Vincenzo Martellotta (1 January 1913, Taranto - 27 August 1973, Castelfranco Emilia) was an officer of the Italian Navy during World War II. The Istituto Comprensivo Martellotta school in Taranto is named after him, as is the Italian Navy auxiliary ship launched in 1990 with the pennant number A5320

==Life==
After graduating in classics from the Liceo Morea of Conversano, he enrolled at the Faculty of Engineering at the University of Naples. Attracted by the sea, he applied to the Italian Naval Academy in Livorno and in October 1931 it shall submit an application to ' Naval Academy in Livorno and in October 1931 he was admitted as a student. In 1934 he moved to the Institute of War in Turin and gained a degree in industrial engineering at the Turin Polytechnic. He was promoted to sub-lieutenant (gunnery) in the navy in 1935 and to lieutenant the following year. After finishing the supplementary course at the Naval Academy, in October 1937 he was sent to Massawa to head the Navy's torpedo, artillery and engine-repair workshops there.

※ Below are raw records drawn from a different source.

From an optimization exercise on the open Yosys and OpenROAD flow, aimed at small area, a short achievable clock period and few clock cycles per item; shortcuts taken in it are not production practice. Where RTL was checked, it was by simulation tests only, not by an equivalence proof against the original. For runs 2 to 7, only the layout was checked, not whether the RTL still works. Power is estimated from default activity; no workload was simulated.

--- design/flow/config.mk ---
export PLATFORM = sky130hd
export DESIGN_NAME = ring_producer_reserve_commit
export DESIGN_NICKNAME = ring_producer_reserve_commit
export VERILOG_FILES = /design/flow/design.v
export SDC_FILE = /design/flow/constraint.sdc
export NUM_CORES = 4
export LEC_CHECK = 0
export ABC_AREA = 1
export CAP_MARGIN = 20
export CORE_MARGIN = 2
export CORE_UTILIZATION = 65
export CTS_BUF_LIST = sky130_fd_sc_hd__clkbuf_4 sky130_fd_sc_hd__clkbuf_8
export CTS_CLUSTER_SIZE = 24
export SETUP_SLACK_MARGIN = 2.5
export SLEW_MARGIN = 20
--- design/flow/constraint.sdc ---
create_clock -name core_clock -period 6.0 [get_ports {clk}]
set_input_delay 1.2000 -clock core_clock [delete_from_list [all_inputs] [get_ports {clk}]]
set_output_delay 1.2000 -clock core_clock [all_outputs]
set_load 0.01 [all_outputs]
--- design/flow/design.v ---
`timescale 1ns / 1ps
`default_nettype none
package rprc_pkg;
  localparam int MAX_RING_BITS = 16;
  localparam int CFG_INDEX_W   = 3;
  localparam int CFG_DATA_W    = 64;
  typedef enum logic [CFG_INDEX_W-1:0] {
    REG_RING_SIZE_LOG2    = 3'd0,
    REG_MAX_MESSAGE_BYTES = 3'd1,
    REG_MESSAGES_TOTAL    = 3'd2,
    REG_BYTES_TOTAL       = 3'd3,
    REG_FAILED_TOTAL      = 3'd4
  } reg_index_t;
  localparam logic [4:0]  RESET_RING_SIZE_LOG2    = 5'd10;
  localparam logic [16:0] RESET_MAX_MESSAGE_BYTES = 17'd4096;
  typedef enum logic [1:0] {
    ACT_RESERVE  = 2'd0,
    ACT_COMMIT   = 2'd1,
    ACT_ROLLBACK = 2'd2,
    ACT_PUSH     = 2'd3
  } action_t;
  typedef enum logic [2:0] {
    ST_OK     = 3'd0,
    ST_SIZE   = 3'd1,
    ST_CLOSED = 3'd2,
    ST_FULL   = 3'd3,
    ST_BUSY   = 3'd4,
    ST_NORES  = 3'd5
  } status_t;
  typedef struct packed {
    action_t     action;
    logic [19:0] message_length;
    logic [15:0] consumer_read_index;
    logic        reader_attached;
  } rprc_in_t;
  typedef struct packed {
    status_t     status;
    logic [15:0] slot_number;
    logic        prefix_write;
    logic [16:0] prefix_value;
    logic [15:0] published_write_index;
    logic [15:0] free_slots;
    logic [63:0] messages_total;
    logic [63:0] bytes_total;
    logic [63:0] failed_total;
  } rprc_out_t;
  typedef struct packed {
    logic [4:0]  ring_size_log2;
    logic [16:0] max_message_bytes;
  } rprc_cfg_t;
endpackage
`default_nettype wire
`timescale 1ns / 1ps
`default_nettype none
import rprc_pkg::*;
module rprc_core (
  input  wire logic         clk,
  input  wire logic         rst,
  input  wire logic         in_valid,
  output logic              in_ready,
  input  wire logic [38:0]  in_data,
  output logic              out_valid,
  input  wire logic         out_ready,
  output logic [260:0]      out_data,
  input  wire logic         cfg_we,
  input  wire logic [rprc_pkg::CFG_INDEX_W-1:0] cfg_index,
  input  wire logic [rprc_pkg::CFG_DATA_W-1:0]  cfg_data
);
  logic [3:0]  e_m1;
  logic [16:0] max_len;
  logic [4:0]  cfg_l;
  logic [3:0]  cfg_e_m1;
  logic [15:0] mask;
  assign cfg_l    = cfg_data[4:0];
  assign cfg_e_m1 = (cfg_l == 5'd0) ? 4'd0 : (cfg_l[4] ? 4'd15 : 4'(cfg_l - 5'd1));
  always_ff @(posedge clk) begin
    if (rst) begin
      e_m1    <= 4'(RESET_RING_SIZE_LOG2 - 5'd1);
      max_len <= RESET_MAX_MESSAGE_BYTES;
    end else if (cfg_we) begin
      case (cfg_index)
        REG_RING_SIZE_LOG2:    e_m1    <= cfg_e_m1;
        REG_MAX_MESSAGE_BYTES: max_len <= cfg_data[16:0];
        default: ;
      endcase
    end
  end
  always_comb begin
    for (int i = 0; i < 16; i++) mask[i] = (i == 0) || (e_m1 >= 4'(i));
  end
  logic accept;
  assign in_ready = !rst && (!out_valid || out_ready);
  assign accept   = in_valid && in_ready;
  logic [15:0] wp;
  logic [15:0] wp1;        
  logic        hold;
  logic [15:0] held;
  logic [63:0] msgs, bytes, fails;
  logic [1:0]  act;
  logic [19:0] len;
  logic [15:0] rdi;
  logic        att;
  logic        len_ok, full;
  logic [2:0]  status;
  logic        publish, fail, take_slot, slot_flag, hold_next;
  logic [15:0] free0, free1, free_new;
  assign act = in_data[38:37];
  assign len = in_data[36:17];
  assign rdi = in_data[16:1];
  assign att = in_data[0];
  assign len_ok = (len != 20'd0) && (len <= {3'b000, max_len});
  assign full   = ((wp1 ^ rdi) & mask) == 16'd0;
  always_comb begin
    status    = ST_OK;
    publish   = 1'b0;
    fail      = 1'b0;
    take_slot = 1'b0;
    slot_flag = 1'b0;
    hold_next = hold;
    case (act)
      ACT_RESERVE: begin
        if (!len_ok)          status = ST_SIZE;
        else if (hold)        status = ST_BUSY;
        else if (!att)        status = ST_CLOSED;
        else if (full)        status = ST_FULL;
        else begin
          take_slot = 1'b1;
          slot_flag = 1'b1;
          hold_next = 1'b1;
        end
      end
      ACT_COMMIT: begin
        if (!len_ok)          status = ST_SIZE;
        else if (!hold)       status = ST_NORES;
        else begin
          slot_flag = 1'b1;
          publish   = 1'b1;
          hold_next = 1'b0;
        end
      end
      ACT_ROLLBACK: begin
        hold_next = 1'b0;
      end
      default: begin
        if (!len_ok)          status = ST_SIZE;
        else if (!att)        begin status = ST_CLOSED; fail = 1'b1; end
        else if (hold || full) begin status = ST_FULL; fail = 1'b1; end
        else begin
          take_slot = 1'b1;
          slot_flag = 1'b1;
          publish   = 1'b1;
        end
      end
    endcase
  end
  assign free0    = (rdi + ~wp) & mask;
  assign free1    = (rdi + ~wp1) & mask;
  assign free_new = publish ? free1 : free0;
  logic [63:0] cfg_z;
  logic ld_msgs, ld_bytes, ld_fails;
  assign cfg_z    = rst ? 64'd0 : cfg_data;
  assign ld_msgs  = rst || (cfg_we && (cfg_index == REG_MESSAGES_TOTAL));
  assign ld_bytes = rst || (cfg_we && (cfg_index == REG_BYTES_TOTAL));
  assign ld_fails = rst || (cfg_we && (cfg_index == REG_FAILED_TOTAL));
  logic inc_pub, inc_fail;
  assign inc_pub  = accept && publish;
  assign inc_fail = accept && fail;
  logic [63:0] msgs_ones, fails_ones;
  logic [46:0] bytes_ones;
  logic [17:0] bytes_lo;
  logic [63:0] msgs_next, fails_next, bytes_next;
  always_comb begin
    msgs_ones[0]  = 1'b1;
    fails_ones[0] = 1'b1;
    for (int i = 1; i < 64; i++) begin
      msgs_ones[i]  = &(msgs  | (64'hFFFF_FFFF_FFFF_FFFF << i));
      fails_ones[i] = &(fails | (64'hFFFF_FFFF_FFFF_FFFF << i));
    end
    bytes_ones[0] = 1'b1;
    for (int i = 1; i < 47; i++)
      bytes_ones[i] = &(bytes[63:17] | (47'h7FFF_FFFF_FFFF << i));
  end
  assign bytes_lo   = {1'b0, bytes[16:0]} + {1'b0, len[16:0]};
  assign msgs_next  = msgs  ^ (msgs_ones  & {64{inc_pub}});
  assign fails_next = fails ^ (fails_ones & {64{inc_fail}});
  assign bytes_next = {bytes[63:17] ^ (bytes_ones & {47{inc_pub && bytes_lo[17]}}),
                       inc_pub ? bytes_lo[16:0] : bytes[16:0]};
  always_ff @(posedge clk) begin
    if (rst) begin
      wp   <= 16'd0;
      wp1  <= 16'd1;
      hold <= 1'b0;
    end else if (accept) begin
      if (publish) begin
        wp  <= wp1;
        wp1 <= wp1 + 16'd1;
      end
      hold <= hold_next;
    end
  end
  always_ff @(posedge clk) begin
    if (accept && take_slot) held <= wp & mask;
  end
  always_ff @(posedge clk) begin
    msgs  <= ld_msgs  ? cfg_z : msgs_next;
    bytes <= ld_bytes ? cfg_z : bytes_next;
    fails <= ld_fails ? cfg_z : fails_next;
  end
  logic [2:0]  r_status;
  logic        r_slot;
  logic        r_pw;
  logic [16:0] r_len;
  logic [15:0] r_free;
  always_ff @(posedge clk) begin
    if (rst)         out_valid <= 1'b0;
    else if (accept) out_valid <= 1'b1;
    else if (out_ready) out_valid <= 1'b0;
  end
  always_ff @(posedge clk) begin
    if (accept) begin
      r_status <= status;
      r_slot   <= slot_flag;
      r_pw     <= publish;
      r_len    <= len[16:0];
      r_free   <= free_new;
    end
  end
  assign out_data = {r_status,
                     held & {16{r_slot}},
                     r_pw,
                     r_len & {17{r_pw}},
                     wp,
                     r_free,
                     msgs,
                     bytes,
                     fails};
endmodule
`default_nettype wire
`timescale 1ns / 1ps
`default_nettype none
import rprc_pkg::*;
module ring_producer_reserve_commit
#(
  parameter int INDEX_BITS = 16
) (
  input  wire logic                   clk,
  input  wire logic                   rst,
  input  wire logic                   in_valid,
  output logic                        in_ready,
  input  wire logic [38:0]            in_data,
  output logic                        out_valid,
  input  wire logic                   out_ready,
  output logic [260:0]                out_data,
  input  wire logic                   cfg_we,
  input  wire logic [rprc_pkg::CFG_INDEX_W-1:0] cfg_index,
  input  wire logic [rprc_pkg::CFG_DATA_W-1:0]  cfg_data
);
  rprc_core u_core (
    .clk       (clk),
    .rst       (rst),
    .in_valid  (in_valid),
    .in_ready  (in_ready),
    .in_data   (in_data),
    .out_valid (out_valid),
    .out_ready (out_ready),
    .out_data  (out_data),
    .cfg_we    (cfg_we),
    .cfg_index (cfg_index),
    .cfg_data  (cfg_data)
  );
endmodule
`default_nettype wire
--- design/flow/flow/run.sh ---
#!/bin/bash
# Standard layout, but the port buffers that global placement inserts on
# every input and output are the smallest buffer (buf_1) instead of the
# clkdlybuf4s50_1 the resizer picks by default.
set -euo pipefail
bash standard.sh finish BUFFER_PORTS_ARGS="-buffer_cell sky130_fd_sc_hd__buf_1" > flow_make.log 2>&1
--- design/flow/standard.sh ---
#!/bin/bash
# synth_recipe.tcl (not shown) runs the flow's synth.tcl, then flattens the netlist and writes it again
# the make line also repeats each setting of config.mk as NAME=value (left out here)
make -C /OpenROAD-flow-scripts/flow DESIGN_CONFIG=/design/flow/config.mk WORK_HOME=/design/flow/orfs CLKGATE_MAP_FILE= SYNTH_SCRIPT=/design/flow/synth_recipe.tcl "${@:-finish}"
==> summary.txt, run 1 <==
- Register area: roughly 0.0067 mm^2
- Vias per cell: ~5.7
- Longest Clk Path Bufs: 3
- Final setup vio count: 0
- Top-Level Pins: about 370
- Period utilization: a little under three fifths
- VDD IR max: about 0.20 mV
- Final non-filler cell total: between 3,000 and 4,000
- Max Cap Viol: 0
- Area contributors post-synth: dfxtp_1, nand2_1, edfxtp_1, inv_1, nand3_1
- PwrDens: 254 mW/mm^2
- Initial antenna violation count: 0
- Seq cells post-synth: 301
- Worst EP required: around 6.4 ns
- Via count: just over 20,000
- Slew Viols, Final: 0
- Syn avg cell area: 6.67 um^2
- Remaining global-route overflow: 0
- Dpl hpwl: roughly 43,000 um
- Final hold vios: 0
- CTS clk-pin slew, worst paths: about 0.07 ns
- Design area: roughly 0.022 mm^2
- P&R area growth vs syn: 16.0%
- Worst-margin pin slew: about 0.89 ns
- Share of cells above drive strength 1: between 5 and 6%
- Fmax: 0.295 GHz
- Placer Congestion: between 0.9 and 1
- Crit path max fanout: about 80
- Async SR Flop Fraction: 0%
- Initial Util: between 60 and 70%
- Ys flop type: dfxtp_1
- Root buffer cell: clkbuf_8
- Worst Setup End Kind: flip-flop
- Post-synthesis sequential area ratio: a little over a third
- CTS tree: built
- Post-synth EDFFs: 71
- Most frequent cells in the layout: nand2_1, buf_1, inv_1
- WL final: about 60,000 um
- M2 GR Usage: about three fifths
- Largest net degree at the start of global routing: a little over 80
- Placed cells: 3,484
- Setup Skew: around 0.028 ns
- Nets: between 3,000 and 4,000
- RSZ-0062 raised after global routing: yes
- Row count: 62
- Antenna-violating nets left: 0
- Synth cell types: 48
- DP Area: a little over 0.02 mm^2
- Multi-input logic area: 0.0102 mm^2
- Clk latency of the worst-skew pair: slightly below 0.6 ns
- Core Region: around 0.029 mm^2
- Status: timing/DRC/antenna clean
- 1st-iter DRT viols: approximately 2,200
- CP Class: in2reg
- Net count after synthesis: between 3,000 and 4,000
- GRT met3 Usage: under 10%
- Reg-to-reg setup timing slack: 2.93 ns
- First-pass detailed-route iteration total: 6
- Post-layout minimum cycle time: about 3.4 ns
- Vias in the first global route: 18,731
- CP startpoint kind: primary input
- Drt wl/cell: between 15 and 20 um
- Post-Syn Area: 0.0188 mm^2
- CTS Buf Count: slightly below 50
- Synth warn: 1
- Final core utilization: roughly three quarters
- Grt met1 use: approximately half
- Area leader, netlist: dfxtp_1
- Commonest non-fill, non-tap cell in the layout: nand2_1
- Slew HR: 41.0%
- Remaining DRCs: 0
- Final setup TNS: 0 ns
- Worst Hold Class: reg2reg
- # diodes: 0
- Sink Count: approximately 300
- Yosys top cell area share: approximately a quarter
- First-pass GRT wire length: approximately 94,000 um
- GR peak layer: met2
- Die outline width: around 170 um
- Fill cells: 2,351
- Die area: approximately 0.030 mm^2
- Total track usage: between 30% and 40%
- Buffers on Ports: 373
- WP data arrival: about 3.8 ns
- Leakage: 0.00944 uW
- H-tree Lvls: 2
- Die H: roughly 170 um
- Cells after synthesis: 2,820
-- critical path, stage by stage --
cell and delay, ns:
clkbuf_2 0.09, buf_4 0.48, clkinv_4 0.42, nand2_1 0.16, buf_4 0.36, inv_2 0.28
buf_4 0.43, nand2_1 0.18, o21ai_0 0.11
-- metrics by stage --
stage / total power, uW / hold slack [ns] / setup WS (ns)
after floorplan: 2970 / 0.433 / 2.57
after global placement: 3290 / 0.470 / 1.47
after detailed placement: 3310 / 0.472 / 1.31
after CTS: 5510 / 0.482 / 2.45
after global routing: 5740 / 0.521 / 2.47
final: 5530 / 0.488 / 2.61
-- cell usage after synthesis (3+ instances only) --
cell type,n
nor2_2,7
nor4_1,31
dfxtp_1,230
a21oi_1,147
or2_2,10
nand3b_1,26
nand4_1,43
a21boi_0,5
nor2_1,184
o31ai_1,4
edfxtp_1,71
inv_2,8
xnor2_1,11
ha_1,73
o21ai_1,39
o21ai_0,179
xor2_1,47
nand2_2,3
a211oi_1,6
nand3_1,220
nor3_2,8
buf_1,7
inv_1,367
o21bai_1,5
clkinv_1,3
nor2_4,7
fa_1,3
clkbuf_1,63
buf_6,10
nor3_1,102
nand2_1,852
buf_2,22
buf_4,7
-- registers in the layout (all words and copies together), names as in the netlist --
name	count
u_core.bytes	64
u_core.fails	64
u_core.msgs	64
u_core.max_len	17
u_core.r_len	17
u_core.held	16
u_core.r_free	16
u_core.wp1	16
u_core.wp	16
u_core.e_m1	4
u_core.r_status	3
u_core.hold	1
u_core.out_valid	1
u_core.r_pw	1
u_core.r_slot	1
-- report_power, final --
group | leakage [uW] | total [uW] | internal, uW | switching, uW
clock network | 0.000634 | 2210 | 1330 | 885
registers | 0.00256 | 2360 | 2220 | 137
logic | 0.00625 | 962 | 313 | 649
total | 0.00944 | 5530 | 3860 | 1670
-- layer usage --
metal | up-vias | share of wire (%) | wire length (um)
li1 | 9894 | - | -
met1 | 9267 | 41 | 24400
met2 | 1094 | 44 | 26500
met3 | 199 | 11 | 6300
met4 | 0 | 4.5 | 2680
met5 | - | 0 | 0
-- final timing paths --
kind	end	cells after the start	start
setup / recovery	u_core.fails[51]	9	rst
hold / removal	u_core.max_len[9]	2	u_core.max_len[9]
setup reg to reg	u_core.fails[63]	17	u_core.wp1[12]
hold reg to reg	u_core.max_len[9]	2	u_core.max_len[9]
-- layout make-up --
class / count / share of cell area, %
Clock buffer: 69 / 4.15
Clock inverter: 23 / 1.47
Inverter: 379 / 6.68
Multi-Input combinational cell: 2034 / 46.8
Sequential cell: 301 / 30.9
Tap cell: 384 / 2.20
Timing Repair Buffer: 405 / 7.84
-- logic make-up after synthesis --
logic type | count (synthesis) | synth area share [%]
compound gates | 396 | 11.1
xor+xnor | 58 | 2.70
fa+ha+maj | 76 | 5.18
buf+inv | 488 | 10.4
flops | 301 | 35.8
simple gates | 1501 | 34.8
-- timing repair --
action	in CTS	in global routing
endpoints found under the setup margin	173	180
hold buffers	0	0
pin swaps	1	2
resized for setup	8	13
buffers inserted	5	8
gates cloned	3	3
Testbench counts, summed over its fixed seeds: cycles 24,008, items 24,000.
==> run 2, diff against run 1 <==
--- a/design/flow/design.v
+++ b/design/flow/design.v
@@ -165,10 +165,11 @@
   logic inc_pub, inc_fail;
   assign inc_pub  = accept && publish;
   assign inc_fail = accept && fail;
+  logic        msgs_pend, fails_pend, bytes_pend;
   logic [63:0] msgs_ones, fails_ones;
   logic [46:0] bytes_ones;
   logic [17:0] bytes_lo;
-  logic [63:0] msgs_next, fails_next, bytes_next;
+  logic [63:0] msgs_tot, fails_tot, bytes_tot;
   always_comb begin
     msgs_ones[0]  = 1'b1;
     fails_ones[0] = 1'b1;
@@ -180,11 +181,10 @@
     for (int i = 1; i < 47; i++)
       bytes_ones[i] = &(bytes[63:17] | (47'h7FFF_FFFF_FFFF << i));
   end
-  assign bytes_lo   = {1'b0, bytes[16:0]} + {1'b0, len[16:0]};
-  assign msgs_next  = msgs  ^ (msgs_ones  & {64{inc_pub}});
-  assign fails_next = fails ^ (fails_ones & {64{inc_fail}});
-  assign bytes_next = {bytes[63:17] ^ (bytes_ones & {47{inc_pub && bytes_lo[17]}}),
-                       inc_pub ? bytes_lo[16:0] : bytes[16:0]};
+  assign msgs_tot  = msgs  ^ (msgs_ones  & {64{msgs_pend}});
+  assign fails_tot = fails ^ (fails_ones & {64{fails_pend}});
+  assign bytes_tot = {bytes[63:17] ^ (bytes_ones & {47{bytes_pend}}), bytes[16:0]};
+  assign bytes_lo  = {1'b0, bytes[16:0]} + {1'b0, len[16:0]};
   always_ff @(posedge clk) begin
     if (rst) begin
       wp   <= 16'd0;
@@ -202,9 +202,20 @@
     if (accept && take_slot) held <= wp & mask;
   end
   always_ff @(posedge clk) begin
-    msgs  <= ld_msgs  ? cfg_z : msgs_next;
-    bytes <= ld_bytes ? cfg_z : bytes_next;
-    fails <= ld_fails ? cfg_z : fails_next;
+    msgs       <= ld_msgs  ? cfg_z : msgs_tot;
+    fails      <= ld_fails ? cfg_z : fails_tot;
+    msgs_pend  <= !ld_msgs  && inc_pub;
+    fails_pend <= !ld_fails && inc_fail;
+  end
+  always_ff @(posedge clk) begin
+    if (ld_bytes) begin
+      bytes      <= cfg_z;
+      bytes_pend <= 1'b0;
+    end else begin
+      bytes[63:17] <= bytes_tot[63:17];
+      if (inc_pub) bytes[16:0] <= bytes_lo[16:0];
+      bytes_pend   <= inc_pub && bytes_lo[17];
+    end
   end
   logic [2:0]  r_status;
   logic        r_slot;
@@ -231,9 +242,9 @@
                      r_len & {17{r_pw}},
                      wp,
                      r_free,
-                     msgs,
-                     bytes,
-                     fails};
+                     msgs_tot,
+                     bytes_tot,
+                     fails_tot};
 endmodule
 `default_nettype wire
 `timescale 1ns / 1ps
--- a/design/flow/config.mk
+++ b/design/flow/config.mk
@@ -5,7 +5,6 @@
 export SDC_FILE = /design/flow/constraint.sdc
 export NUM_CORES = 4
 export LEC_CHECK = 0
-export ABC_AREA = 1
 export CAP_MARGIN = 20
 export CORE_MARGIN = 2
 export CORE_UTILIZATION = 65
==> run 2 against run 1 <==
Against the previous run: area after synthesis down 7.0%; the flow now stops in global routing (5_1_grt); synthesized cell count shrank 21%.
==> summary.txt, run 2 <==
- Synth warn: 1
- Ys flop type: dfxtp_1
- Sink Count: roughly 300
- Remaining global-route overflow: 250
- Total track usage: 90.1%
- Area contributors post-synth: dfxtp_1, edfxtp_1, nor2_1, xnor2_1, nand2_1
- Placed cells: between 2,000 and 3,000
- Area leader, netlist: dfxtp_1
- Net count after synthesis: around 2,400
- Worst_ep grt: out_data[60]
- CTS Buf Count: 50
- Count leader, synth: nor2_1
- Die outline width: between 150 and 200 um
- Post-synth EDFFs: just over 70
- Yosys top cell area share: about a quarter
- Async SR Flop Fraction: 0%
- Cts hold-fix bufs: 0
- Syn avg cell area: just under 8 um^2
- Initial Util: 65.6%
- Top-Level Pins: about 370
- Root buffer cell: clkbuf_8
- Row count: 60
- H-tree Lvls: 2
- Die H: 168 um
- Synth cell types: between 60 and 70
- Worst_ep kind: output port
- Placer Congestion: approximately 0.94
- Longest Clk Path Bufs: 3
- Failed at: global routing (5_1_grt)
- Buffers on Ports: about 370
- Post-Syn Area: approximately 0.017 mm^2
- Top cells by count, synth: nor2_1, nand2_1, dfxtp_1, nor3_1, xnor2_1
- Dpl hpwl: 41,100 um
- Post-synthesis sequential area ratio: 38.9%
- Largest net degree at the start of global routing: 95
- Cells after synthesis: approximately 2,200
- Status: did not finish
- Error: [ERROR GRT-0232] Routing congestion too high. Check the congestion heatmap in the GUI.
- Seq cells post-synth: between 300 and 400
[run 2: worst max-delay path by stage]
stage,start,endpoint,slack (ns)
after floorplan,u_core.fails[1],out_data[60],2.31
after global placement,in_data[26],u_core.held[0],1.87
after detailed placement,in_data[26],u_core.held[2],1.75
after CTS,u_core.fails[1],out_data[60],1.54
[run 2: cells by family after synthesis]
logic type,share of synthesized area (%)
compound gates,9.63
simple gates,29.4
flops,38.9
mux,0.408
fa+ha+maj,5.57
xor+xnor,10.6
buf+inv,5.55
[run 2: what timing repair did]
action,4_1_cts
setup endpoints to repair,155
pin swaps,129
resized for setup,434
setup buffers,138
endpoints found under the hold margin,0
[run 2: per-layer routing]
layer	GRT overflow	GRT usage [%]
met1	21	89.5
met2	124	99.3
met3	14	81.3
met4	91	93.3
met5	0	59.3
[run 2: through the flow]
stage	power, uW	worst slack (ns)	util (%)	hold WS (ns)	cell area [um^2]
CTS	4890	1.54	86.7	0.454	23100
detailed placement	2950	1.75	72.2	0.447	19200
global placement	2940	1.87	72.2	0.443	19200
floorplan	2740	2.31	-	0.436	17900
[run 2: power by group through the flow]
stage	Sequential, uW	Combinational (uW)	Clock [uW]
CTS	2240	728	1920
global placement	2270	664	0
detailed placement	2280	676	0
floorplan	2260	476	0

He returned to Italy in 1939 and initially worked at the underwater weaponry directorate at La Spezia, before moving to the torpedo and submarine testing facility at Taranto. In October 1940 he moved to the Decima Flottiglia MAS and at the end of a training course took part in operations off Malta on 26 July 1941 (for which he won the Silver Medal of Military Valor) and the raid on Alexandria on the night of 18–19 December 1941. The latter severely damaged two Royal Navy battleships and the tanker Sagona - Martellota and Mario Marino attacked the tanker and also damaged the destroyer HMS Jervis. He was awarded the Gold Medal of Military Valour, but was captured during the engagement. He was released in February 1944 after Italy surrendered to the Allies and joined the Mariassalto unit to fight against the Germans.

After the war's end, he volunteered for mine clearance and repairing the ports of Genoa, San Remo, Oneglia and Porto Maurizio. He and his brother Diego (a member of the bersaglieri and a chemical-warfare expert) also assisted in making the ports of Brindisi, Bari, Molfetta and Manfredonia usable again. In 1947 he and his men put out a fire in an explosives depot in Bari, personally neutralizing chemical leaking from a bomb and sustaining mustard gas burns which left him in hospital. For his actions he was awarded the Silver Medal for Civil Valour. He was promoted to lieutenant colonel (navy) in January 1953 and in 1960 he was placed in the reserves with the rank of colonel (navy).